Exercise requirements. Look below for the line holding "operators with widths" and the line holding "depth in mapped". Transcribe exactly those lines and all lines between them, nothing more.

Records excerpted from a collection.
== Segment start ==

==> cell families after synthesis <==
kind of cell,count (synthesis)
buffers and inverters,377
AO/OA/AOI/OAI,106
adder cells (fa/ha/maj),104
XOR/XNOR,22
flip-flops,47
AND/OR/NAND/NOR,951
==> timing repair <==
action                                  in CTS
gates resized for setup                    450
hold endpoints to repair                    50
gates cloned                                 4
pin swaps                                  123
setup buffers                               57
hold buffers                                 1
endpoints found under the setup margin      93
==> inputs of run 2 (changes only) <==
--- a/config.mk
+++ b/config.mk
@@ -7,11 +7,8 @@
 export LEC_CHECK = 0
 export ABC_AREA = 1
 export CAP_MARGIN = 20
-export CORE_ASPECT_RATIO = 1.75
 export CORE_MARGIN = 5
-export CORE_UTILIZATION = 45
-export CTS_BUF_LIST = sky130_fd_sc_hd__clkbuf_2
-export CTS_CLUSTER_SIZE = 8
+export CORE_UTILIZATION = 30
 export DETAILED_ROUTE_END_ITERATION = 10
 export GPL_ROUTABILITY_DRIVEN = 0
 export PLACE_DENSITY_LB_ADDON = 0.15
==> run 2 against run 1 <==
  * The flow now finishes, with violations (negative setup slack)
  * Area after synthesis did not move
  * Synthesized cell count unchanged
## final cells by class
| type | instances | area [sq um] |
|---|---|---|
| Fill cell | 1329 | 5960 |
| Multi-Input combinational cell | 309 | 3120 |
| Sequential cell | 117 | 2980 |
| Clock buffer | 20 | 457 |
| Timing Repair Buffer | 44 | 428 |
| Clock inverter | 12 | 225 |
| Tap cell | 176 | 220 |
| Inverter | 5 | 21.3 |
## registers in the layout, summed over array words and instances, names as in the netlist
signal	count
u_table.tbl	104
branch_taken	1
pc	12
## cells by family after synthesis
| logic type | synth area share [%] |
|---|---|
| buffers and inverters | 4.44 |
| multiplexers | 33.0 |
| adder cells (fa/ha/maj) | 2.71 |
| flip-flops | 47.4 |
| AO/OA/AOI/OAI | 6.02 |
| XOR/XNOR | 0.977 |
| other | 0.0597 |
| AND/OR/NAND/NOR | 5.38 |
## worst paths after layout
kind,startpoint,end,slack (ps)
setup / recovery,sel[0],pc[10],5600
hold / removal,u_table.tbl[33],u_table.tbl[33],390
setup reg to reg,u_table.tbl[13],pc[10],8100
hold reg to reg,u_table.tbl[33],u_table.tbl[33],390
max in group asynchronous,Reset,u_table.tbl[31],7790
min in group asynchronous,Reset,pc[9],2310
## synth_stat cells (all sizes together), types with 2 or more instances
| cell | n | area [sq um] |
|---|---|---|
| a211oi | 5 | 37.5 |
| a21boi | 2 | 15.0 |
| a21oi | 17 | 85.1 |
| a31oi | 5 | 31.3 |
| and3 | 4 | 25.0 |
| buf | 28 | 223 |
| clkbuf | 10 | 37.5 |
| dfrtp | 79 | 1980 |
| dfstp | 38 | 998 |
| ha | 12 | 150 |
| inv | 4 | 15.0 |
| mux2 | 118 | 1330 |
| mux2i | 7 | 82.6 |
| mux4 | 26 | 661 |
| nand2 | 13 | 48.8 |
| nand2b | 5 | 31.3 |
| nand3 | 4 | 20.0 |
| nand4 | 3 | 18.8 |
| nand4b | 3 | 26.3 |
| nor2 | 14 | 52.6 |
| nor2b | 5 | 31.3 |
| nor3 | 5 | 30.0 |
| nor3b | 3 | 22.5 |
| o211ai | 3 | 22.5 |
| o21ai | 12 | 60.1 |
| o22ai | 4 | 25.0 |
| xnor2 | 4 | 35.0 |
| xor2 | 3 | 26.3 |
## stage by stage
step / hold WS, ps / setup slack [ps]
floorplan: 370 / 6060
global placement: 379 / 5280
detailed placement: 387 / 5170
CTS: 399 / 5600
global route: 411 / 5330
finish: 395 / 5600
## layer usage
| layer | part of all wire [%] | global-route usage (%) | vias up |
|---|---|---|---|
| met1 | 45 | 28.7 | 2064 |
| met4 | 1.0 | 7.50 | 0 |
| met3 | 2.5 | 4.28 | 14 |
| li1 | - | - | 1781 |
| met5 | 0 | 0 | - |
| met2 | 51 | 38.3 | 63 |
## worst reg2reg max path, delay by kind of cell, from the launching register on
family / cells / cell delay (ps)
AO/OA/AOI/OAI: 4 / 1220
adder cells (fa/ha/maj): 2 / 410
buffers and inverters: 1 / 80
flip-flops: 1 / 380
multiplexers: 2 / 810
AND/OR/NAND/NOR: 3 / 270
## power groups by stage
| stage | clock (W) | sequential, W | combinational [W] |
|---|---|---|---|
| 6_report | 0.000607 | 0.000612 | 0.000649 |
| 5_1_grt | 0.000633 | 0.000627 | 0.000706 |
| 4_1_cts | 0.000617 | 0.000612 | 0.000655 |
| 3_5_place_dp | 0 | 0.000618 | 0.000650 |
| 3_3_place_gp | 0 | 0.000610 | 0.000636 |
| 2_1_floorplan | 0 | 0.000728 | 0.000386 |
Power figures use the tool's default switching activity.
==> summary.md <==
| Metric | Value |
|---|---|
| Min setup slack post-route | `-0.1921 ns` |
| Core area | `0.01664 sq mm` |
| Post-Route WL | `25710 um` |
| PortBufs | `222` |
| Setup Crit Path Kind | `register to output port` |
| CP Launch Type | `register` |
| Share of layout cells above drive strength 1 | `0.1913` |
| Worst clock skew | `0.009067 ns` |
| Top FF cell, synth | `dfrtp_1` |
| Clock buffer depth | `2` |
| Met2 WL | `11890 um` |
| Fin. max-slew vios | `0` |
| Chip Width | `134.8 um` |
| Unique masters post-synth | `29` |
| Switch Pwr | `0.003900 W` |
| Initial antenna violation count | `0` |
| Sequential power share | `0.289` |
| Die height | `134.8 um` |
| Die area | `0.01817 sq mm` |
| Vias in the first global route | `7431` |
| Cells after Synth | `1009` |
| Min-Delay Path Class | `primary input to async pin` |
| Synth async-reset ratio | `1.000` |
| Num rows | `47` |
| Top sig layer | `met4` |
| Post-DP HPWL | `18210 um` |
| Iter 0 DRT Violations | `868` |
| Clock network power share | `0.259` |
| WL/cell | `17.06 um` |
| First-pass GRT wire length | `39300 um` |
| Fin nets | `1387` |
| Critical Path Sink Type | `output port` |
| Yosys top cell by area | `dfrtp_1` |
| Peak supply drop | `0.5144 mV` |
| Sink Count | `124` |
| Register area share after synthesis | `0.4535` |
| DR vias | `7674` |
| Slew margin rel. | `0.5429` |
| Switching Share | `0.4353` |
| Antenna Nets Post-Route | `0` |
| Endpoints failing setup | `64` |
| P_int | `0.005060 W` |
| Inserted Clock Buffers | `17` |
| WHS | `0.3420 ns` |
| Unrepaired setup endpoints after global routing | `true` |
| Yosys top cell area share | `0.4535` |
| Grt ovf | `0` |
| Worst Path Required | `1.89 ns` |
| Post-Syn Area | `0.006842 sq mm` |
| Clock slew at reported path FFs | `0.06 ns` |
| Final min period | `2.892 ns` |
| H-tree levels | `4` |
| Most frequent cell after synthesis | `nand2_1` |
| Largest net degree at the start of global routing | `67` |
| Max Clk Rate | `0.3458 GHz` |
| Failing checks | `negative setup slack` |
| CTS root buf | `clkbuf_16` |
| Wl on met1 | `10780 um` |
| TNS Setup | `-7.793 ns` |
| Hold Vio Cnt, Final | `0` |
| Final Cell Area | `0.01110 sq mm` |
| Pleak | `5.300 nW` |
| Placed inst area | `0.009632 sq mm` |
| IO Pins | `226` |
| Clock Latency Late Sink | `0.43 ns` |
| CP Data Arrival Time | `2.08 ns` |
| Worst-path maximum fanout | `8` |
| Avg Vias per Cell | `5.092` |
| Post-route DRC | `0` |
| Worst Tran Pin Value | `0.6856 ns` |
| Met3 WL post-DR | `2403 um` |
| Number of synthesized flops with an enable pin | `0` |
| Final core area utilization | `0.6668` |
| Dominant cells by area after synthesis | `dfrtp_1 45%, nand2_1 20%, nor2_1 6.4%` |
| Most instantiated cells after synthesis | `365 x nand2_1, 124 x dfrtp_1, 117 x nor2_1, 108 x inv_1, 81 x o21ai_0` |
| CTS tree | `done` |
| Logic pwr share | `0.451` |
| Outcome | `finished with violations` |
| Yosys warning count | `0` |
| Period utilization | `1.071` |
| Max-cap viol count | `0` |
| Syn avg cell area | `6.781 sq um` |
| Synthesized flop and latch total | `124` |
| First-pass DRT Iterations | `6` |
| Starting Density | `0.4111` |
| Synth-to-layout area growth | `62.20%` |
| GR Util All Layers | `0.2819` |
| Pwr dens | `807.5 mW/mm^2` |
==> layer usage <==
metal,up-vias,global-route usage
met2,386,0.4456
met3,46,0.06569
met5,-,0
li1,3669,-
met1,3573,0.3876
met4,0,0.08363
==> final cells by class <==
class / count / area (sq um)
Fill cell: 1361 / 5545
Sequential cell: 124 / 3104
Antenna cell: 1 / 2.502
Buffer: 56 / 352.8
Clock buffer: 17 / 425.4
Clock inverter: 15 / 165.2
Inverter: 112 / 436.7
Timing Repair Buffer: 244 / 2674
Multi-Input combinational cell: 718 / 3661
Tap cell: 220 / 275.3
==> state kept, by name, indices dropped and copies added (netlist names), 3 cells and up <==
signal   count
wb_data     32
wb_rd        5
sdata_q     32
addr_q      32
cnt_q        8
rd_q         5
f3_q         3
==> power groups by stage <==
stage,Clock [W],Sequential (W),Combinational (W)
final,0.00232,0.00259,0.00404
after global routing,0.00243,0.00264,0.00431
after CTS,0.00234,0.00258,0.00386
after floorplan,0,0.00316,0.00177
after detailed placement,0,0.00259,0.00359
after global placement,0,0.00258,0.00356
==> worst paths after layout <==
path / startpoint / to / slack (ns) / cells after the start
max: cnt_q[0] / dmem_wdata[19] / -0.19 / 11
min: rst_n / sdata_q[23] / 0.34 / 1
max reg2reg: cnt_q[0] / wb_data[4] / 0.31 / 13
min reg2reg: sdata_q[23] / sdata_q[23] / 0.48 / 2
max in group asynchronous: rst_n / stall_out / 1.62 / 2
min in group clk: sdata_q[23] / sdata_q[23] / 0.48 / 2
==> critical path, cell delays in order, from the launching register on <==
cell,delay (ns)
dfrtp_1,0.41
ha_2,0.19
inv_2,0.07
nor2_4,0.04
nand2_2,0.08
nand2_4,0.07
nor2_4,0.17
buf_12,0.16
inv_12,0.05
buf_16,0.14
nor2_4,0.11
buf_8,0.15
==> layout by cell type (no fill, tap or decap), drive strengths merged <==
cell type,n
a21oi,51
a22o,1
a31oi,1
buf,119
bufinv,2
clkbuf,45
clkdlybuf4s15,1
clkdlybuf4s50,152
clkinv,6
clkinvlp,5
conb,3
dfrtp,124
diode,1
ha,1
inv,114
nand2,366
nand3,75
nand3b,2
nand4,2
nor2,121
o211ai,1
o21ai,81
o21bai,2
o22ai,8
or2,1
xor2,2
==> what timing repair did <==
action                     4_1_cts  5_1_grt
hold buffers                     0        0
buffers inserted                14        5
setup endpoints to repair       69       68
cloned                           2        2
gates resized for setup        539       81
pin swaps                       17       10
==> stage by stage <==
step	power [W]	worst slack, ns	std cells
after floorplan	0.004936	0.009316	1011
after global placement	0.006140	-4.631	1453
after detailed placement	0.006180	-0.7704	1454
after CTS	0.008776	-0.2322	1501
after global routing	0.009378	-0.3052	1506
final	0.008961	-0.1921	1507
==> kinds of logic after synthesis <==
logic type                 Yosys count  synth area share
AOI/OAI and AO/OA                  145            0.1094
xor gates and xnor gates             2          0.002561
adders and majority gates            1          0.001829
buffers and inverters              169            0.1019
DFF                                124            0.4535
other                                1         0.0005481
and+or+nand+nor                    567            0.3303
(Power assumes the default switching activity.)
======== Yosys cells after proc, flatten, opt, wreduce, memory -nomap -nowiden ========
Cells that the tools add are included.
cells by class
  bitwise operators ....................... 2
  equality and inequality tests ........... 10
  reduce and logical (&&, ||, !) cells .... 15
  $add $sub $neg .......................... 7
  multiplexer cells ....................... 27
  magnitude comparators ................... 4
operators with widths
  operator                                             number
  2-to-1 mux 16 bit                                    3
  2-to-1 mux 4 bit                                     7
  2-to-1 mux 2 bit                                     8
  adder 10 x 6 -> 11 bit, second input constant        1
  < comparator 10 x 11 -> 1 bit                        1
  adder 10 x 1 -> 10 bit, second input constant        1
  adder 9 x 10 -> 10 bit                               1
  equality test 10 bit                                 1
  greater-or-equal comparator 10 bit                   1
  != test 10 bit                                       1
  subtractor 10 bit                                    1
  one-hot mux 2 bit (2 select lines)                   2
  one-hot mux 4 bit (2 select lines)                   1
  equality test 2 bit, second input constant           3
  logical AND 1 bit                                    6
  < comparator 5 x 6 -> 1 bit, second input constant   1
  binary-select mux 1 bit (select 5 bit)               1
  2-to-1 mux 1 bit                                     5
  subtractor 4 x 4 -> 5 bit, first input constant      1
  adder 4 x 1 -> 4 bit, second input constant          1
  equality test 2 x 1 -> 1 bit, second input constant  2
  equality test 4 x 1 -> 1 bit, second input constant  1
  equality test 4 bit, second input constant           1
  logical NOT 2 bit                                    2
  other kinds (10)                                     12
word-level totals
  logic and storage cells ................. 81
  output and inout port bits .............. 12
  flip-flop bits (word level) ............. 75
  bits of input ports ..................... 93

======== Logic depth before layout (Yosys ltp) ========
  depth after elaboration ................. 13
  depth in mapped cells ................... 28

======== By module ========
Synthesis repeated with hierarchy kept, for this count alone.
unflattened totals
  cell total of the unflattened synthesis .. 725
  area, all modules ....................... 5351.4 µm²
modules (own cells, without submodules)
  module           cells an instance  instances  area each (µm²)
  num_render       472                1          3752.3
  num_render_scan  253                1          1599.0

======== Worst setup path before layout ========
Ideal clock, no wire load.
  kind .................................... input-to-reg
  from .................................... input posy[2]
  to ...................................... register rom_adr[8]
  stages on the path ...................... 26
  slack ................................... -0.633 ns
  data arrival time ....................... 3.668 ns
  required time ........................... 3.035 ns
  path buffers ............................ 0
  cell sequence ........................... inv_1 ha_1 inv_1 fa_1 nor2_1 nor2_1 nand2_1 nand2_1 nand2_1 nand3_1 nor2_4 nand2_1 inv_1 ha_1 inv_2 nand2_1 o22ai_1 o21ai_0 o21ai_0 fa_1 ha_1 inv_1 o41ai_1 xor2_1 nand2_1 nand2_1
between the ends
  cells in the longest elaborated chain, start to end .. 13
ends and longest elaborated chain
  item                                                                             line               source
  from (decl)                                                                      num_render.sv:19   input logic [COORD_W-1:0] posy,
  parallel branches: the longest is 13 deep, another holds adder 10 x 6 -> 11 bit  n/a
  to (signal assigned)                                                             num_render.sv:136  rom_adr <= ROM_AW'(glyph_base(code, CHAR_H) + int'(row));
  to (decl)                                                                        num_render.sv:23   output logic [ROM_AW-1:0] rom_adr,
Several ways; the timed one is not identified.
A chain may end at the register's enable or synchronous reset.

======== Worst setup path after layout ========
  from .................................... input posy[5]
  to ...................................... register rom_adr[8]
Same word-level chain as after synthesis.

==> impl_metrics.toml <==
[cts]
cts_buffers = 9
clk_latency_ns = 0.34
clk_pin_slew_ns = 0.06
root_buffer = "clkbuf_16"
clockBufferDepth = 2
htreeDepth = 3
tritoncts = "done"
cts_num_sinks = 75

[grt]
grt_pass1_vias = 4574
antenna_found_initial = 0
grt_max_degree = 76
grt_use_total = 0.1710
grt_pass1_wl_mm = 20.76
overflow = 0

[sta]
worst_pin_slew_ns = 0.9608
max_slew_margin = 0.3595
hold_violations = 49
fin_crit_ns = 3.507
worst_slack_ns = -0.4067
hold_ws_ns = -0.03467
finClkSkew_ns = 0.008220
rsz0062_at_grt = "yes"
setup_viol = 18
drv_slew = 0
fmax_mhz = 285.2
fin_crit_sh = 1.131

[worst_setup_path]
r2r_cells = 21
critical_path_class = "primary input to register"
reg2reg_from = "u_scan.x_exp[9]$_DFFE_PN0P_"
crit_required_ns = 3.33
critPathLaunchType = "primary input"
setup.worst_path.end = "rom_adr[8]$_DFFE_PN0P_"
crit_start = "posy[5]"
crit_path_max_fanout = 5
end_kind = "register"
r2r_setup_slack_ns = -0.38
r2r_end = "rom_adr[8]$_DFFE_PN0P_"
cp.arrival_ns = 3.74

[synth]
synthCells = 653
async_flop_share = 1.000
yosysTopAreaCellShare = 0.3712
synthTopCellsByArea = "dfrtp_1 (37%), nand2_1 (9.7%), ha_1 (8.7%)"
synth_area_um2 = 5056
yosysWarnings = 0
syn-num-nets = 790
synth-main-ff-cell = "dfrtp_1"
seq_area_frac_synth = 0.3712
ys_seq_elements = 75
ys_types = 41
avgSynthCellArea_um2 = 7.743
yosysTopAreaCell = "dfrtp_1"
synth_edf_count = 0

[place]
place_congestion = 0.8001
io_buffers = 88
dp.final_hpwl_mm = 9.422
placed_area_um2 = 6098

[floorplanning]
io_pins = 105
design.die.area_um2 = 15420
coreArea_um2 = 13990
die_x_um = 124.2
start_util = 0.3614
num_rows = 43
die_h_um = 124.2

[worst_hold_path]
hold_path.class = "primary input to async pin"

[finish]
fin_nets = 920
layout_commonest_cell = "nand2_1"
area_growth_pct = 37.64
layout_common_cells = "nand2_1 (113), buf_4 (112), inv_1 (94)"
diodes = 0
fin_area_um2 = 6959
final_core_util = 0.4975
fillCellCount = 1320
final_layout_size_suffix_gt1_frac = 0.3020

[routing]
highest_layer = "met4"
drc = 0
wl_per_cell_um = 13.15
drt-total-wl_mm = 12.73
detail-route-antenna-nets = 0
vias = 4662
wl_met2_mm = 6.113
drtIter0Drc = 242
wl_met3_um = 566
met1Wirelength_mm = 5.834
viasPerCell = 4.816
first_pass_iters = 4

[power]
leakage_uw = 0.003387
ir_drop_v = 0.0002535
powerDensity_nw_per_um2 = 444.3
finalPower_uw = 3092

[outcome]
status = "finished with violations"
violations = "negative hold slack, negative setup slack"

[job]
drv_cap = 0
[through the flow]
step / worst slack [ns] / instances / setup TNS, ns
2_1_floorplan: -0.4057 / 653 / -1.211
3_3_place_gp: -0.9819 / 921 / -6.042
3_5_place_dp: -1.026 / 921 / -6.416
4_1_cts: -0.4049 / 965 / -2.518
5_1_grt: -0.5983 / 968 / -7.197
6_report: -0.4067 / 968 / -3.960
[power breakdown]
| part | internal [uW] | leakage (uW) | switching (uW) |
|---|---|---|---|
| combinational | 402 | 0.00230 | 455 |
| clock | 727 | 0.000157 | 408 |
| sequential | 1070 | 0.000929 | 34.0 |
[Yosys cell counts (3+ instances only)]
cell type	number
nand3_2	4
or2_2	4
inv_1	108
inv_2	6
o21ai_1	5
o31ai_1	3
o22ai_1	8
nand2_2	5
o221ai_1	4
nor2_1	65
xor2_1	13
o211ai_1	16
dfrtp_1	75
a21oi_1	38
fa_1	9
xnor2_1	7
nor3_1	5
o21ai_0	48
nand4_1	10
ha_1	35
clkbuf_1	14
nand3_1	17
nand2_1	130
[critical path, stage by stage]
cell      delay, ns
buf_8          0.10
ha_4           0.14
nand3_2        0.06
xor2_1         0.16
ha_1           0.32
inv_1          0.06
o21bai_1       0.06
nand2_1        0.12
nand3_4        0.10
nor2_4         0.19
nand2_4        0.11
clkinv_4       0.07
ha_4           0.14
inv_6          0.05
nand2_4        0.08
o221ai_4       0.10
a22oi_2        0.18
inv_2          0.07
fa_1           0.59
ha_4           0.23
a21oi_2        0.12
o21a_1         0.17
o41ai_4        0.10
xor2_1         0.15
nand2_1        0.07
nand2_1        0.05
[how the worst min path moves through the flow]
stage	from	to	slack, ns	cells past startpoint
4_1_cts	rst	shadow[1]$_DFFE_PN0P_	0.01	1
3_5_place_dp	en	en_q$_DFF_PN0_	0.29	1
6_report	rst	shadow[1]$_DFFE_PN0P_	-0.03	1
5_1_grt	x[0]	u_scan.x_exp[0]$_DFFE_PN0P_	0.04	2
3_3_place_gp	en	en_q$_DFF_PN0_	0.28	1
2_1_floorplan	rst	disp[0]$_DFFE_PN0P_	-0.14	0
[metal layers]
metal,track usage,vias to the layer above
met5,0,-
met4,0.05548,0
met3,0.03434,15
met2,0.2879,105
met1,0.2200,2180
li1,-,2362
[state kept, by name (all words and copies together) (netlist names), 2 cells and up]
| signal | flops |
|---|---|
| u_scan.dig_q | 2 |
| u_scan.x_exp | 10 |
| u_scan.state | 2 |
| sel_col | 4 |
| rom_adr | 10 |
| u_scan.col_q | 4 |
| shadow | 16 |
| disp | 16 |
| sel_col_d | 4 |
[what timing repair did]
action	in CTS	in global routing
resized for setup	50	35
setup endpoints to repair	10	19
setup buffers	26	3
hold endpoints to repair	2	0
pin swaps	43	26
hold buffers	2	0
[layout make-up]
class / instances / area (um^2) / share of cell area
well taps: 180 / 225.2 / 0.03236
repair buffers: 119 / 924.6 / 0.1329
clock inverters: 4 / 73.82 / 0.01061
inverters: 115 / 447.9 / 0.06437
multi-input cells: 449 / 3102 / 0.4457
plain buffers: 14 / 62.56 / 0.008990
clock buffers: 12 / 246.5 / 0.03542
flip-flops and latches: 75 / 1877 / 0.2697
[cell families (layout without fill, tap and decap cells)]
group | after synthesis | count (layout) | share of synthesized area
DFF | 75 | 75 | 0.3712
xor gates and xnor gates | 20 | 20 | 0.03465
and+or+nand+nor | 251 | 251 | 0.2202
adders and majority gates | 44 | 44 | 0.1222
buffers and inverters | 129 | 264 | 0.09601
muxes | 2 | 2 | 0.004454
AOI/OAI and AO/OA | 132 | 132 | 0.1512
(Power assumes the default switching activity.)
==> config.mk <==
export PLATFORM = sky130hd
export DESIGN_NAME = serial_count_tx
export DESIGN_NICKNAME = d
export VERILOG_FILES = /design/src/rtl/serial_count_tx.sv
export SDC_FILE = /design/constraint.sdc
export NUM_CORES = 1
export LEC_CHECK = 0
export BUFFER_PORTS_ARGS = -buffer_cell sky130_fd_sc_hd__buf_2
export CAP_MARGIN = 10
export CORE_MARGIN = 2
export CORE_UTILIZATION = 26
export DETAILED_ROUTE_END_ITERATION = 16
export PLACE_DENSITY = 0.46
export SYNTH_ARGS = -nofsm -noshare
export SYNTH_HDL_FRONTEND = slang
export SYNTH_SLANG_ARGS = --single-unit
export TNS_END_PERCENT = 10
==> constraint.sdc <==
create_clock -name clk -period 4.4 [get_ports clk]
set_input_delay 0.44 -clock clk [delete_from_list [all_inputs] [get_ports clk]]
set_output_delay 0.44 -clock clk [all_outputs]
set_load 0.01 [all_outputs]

== Segment end ==
== Segment start ==

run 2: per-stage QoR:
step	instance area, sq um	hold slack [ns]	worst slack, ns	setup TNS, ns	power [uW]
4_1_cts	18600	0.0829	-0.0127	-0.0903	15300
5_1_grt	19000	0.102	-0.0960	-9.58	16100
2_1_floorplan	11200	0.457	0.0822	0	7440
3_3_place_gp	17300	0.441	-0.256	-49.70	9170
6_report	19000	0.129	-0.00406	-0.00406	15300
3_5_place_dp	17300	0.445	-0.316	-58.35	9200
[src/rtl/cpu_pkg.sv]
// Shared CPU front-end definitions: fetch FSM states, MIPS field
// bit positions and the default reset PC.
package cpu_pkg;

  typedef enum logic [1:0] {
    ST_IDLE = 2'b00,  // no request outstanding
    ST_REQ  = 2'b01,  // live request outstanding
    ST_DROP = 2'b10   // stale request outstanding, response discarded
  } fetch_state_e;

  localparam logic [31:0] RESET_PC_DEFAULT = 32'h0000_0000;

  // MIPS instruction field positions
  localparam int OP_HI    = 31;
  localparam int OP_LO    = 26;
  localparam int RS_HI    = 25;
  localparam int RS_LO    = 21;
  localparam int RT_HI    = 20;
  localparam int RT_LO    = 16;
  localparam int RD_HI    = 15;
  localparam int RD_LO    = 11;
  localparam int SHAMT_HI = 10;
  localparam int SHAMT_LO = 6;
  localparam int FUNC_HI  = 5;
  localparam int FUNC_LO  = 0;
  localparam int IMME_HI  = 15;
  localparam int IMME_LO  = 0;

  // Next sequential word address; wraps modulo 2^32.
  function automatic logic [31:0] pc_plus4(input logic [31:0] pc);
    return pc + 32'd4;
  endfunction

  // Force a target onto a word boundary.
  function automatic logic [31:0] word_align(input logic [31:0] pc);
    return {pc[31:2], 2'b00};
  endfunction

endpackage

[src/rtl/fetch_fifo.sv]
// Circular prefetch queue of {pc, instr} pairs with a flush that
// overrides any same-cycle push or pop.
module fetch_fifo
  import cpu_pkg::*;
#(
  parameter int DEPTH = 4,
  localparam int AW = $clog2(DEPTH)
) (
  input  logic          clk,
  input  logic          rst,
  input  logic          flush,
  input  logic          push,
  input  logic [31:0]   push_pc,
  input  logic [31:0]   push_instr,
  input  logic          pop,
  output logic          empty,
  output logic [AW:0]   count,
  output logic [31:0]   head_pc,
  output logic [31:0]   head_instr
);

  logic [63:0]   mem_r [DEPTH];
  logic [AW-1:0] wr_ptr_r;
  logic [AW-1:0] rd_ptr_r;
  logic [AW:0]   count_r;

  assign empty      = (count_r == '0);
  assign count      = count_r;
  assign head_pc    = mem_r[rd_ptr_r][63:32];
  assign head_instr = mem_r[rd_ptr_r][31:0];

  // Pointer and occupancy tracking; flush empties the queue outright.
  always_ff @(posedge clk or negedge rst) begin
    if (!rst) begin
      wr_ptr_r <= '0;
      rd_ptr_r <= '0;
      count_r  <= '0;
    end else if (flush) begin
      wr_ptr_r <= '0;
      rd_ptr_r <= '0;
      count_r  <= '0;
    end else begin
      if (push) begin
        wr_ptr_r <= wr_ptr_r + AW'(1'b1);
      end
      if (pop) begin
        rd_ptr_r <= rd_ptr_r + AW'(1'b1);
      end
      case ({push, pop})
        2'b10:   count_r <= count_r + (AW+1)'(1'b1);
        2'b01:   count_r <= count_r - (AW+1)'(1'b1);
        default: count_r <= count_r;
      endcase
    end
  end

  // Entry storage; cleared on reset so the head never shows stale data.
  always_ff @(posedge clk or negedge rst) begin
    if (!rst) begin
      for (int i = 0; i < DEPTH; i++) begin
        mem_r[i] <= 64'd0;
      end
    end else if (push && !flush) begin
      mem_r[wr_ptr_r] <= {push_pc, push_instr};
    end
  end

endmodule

== Segment end ==

Solution.
operators with widths
  operator                                             number
  2-to-1 mux 16 bit                                    3
  2-to-1 mux 4 bit                                     7
  2-to-1 mux 2 bit                                     8
  adder 10 x 6 -> 11 bit, second input constant        1
  < comparator 10 x 11 -> 1 bit                        1
  adder 10 x 1 -> 10 bit, second input constant        1
  adder 9 x 10 -> 10 bit                               1
  equality test 10 bit                                 1
  greater-or-equal comparator 10 bit                   1
  != test 10 bit                                       1
  subtractor 10 bit                                    1
  one-hot mux 2 bit (2 select lines)                   2
  one-hot mux 4 bit (2 select lines)                   1
  equality test 2 bit, second input constant           3
  logical AND 1 bit                                    6
  < comparator 5 x 6 -> 1 bit, second input constant   1
  binary-select mux 1 bit (select 5 bit)               1
  2-to-1 mux 1 bit                                     5
  subtractor 4 x 4 -> 5 bit, first input constant      1
  adder 4 x 1 -> 4 bit, second input constant          1
  equality test 2 x 1 -> 1 bit, second input constant  2
  equality test 4 x 1 -> 1 bit, second input constant  1
  equality test 4 bit, second input constant           1
  logical NOT 2 bit                                    2
  other kinds (10)                                     12
word-level totals
  logic and storage cells ................. 81
  output and inout port bits .............. 12
  flip-flop bits (word level) ............. 75
  bits of input ports ..................... 93

======== Logic depth before layout (Yosys ltp) ========
  depth after elaboration ................. 13
  depth in mapped cells ................... 28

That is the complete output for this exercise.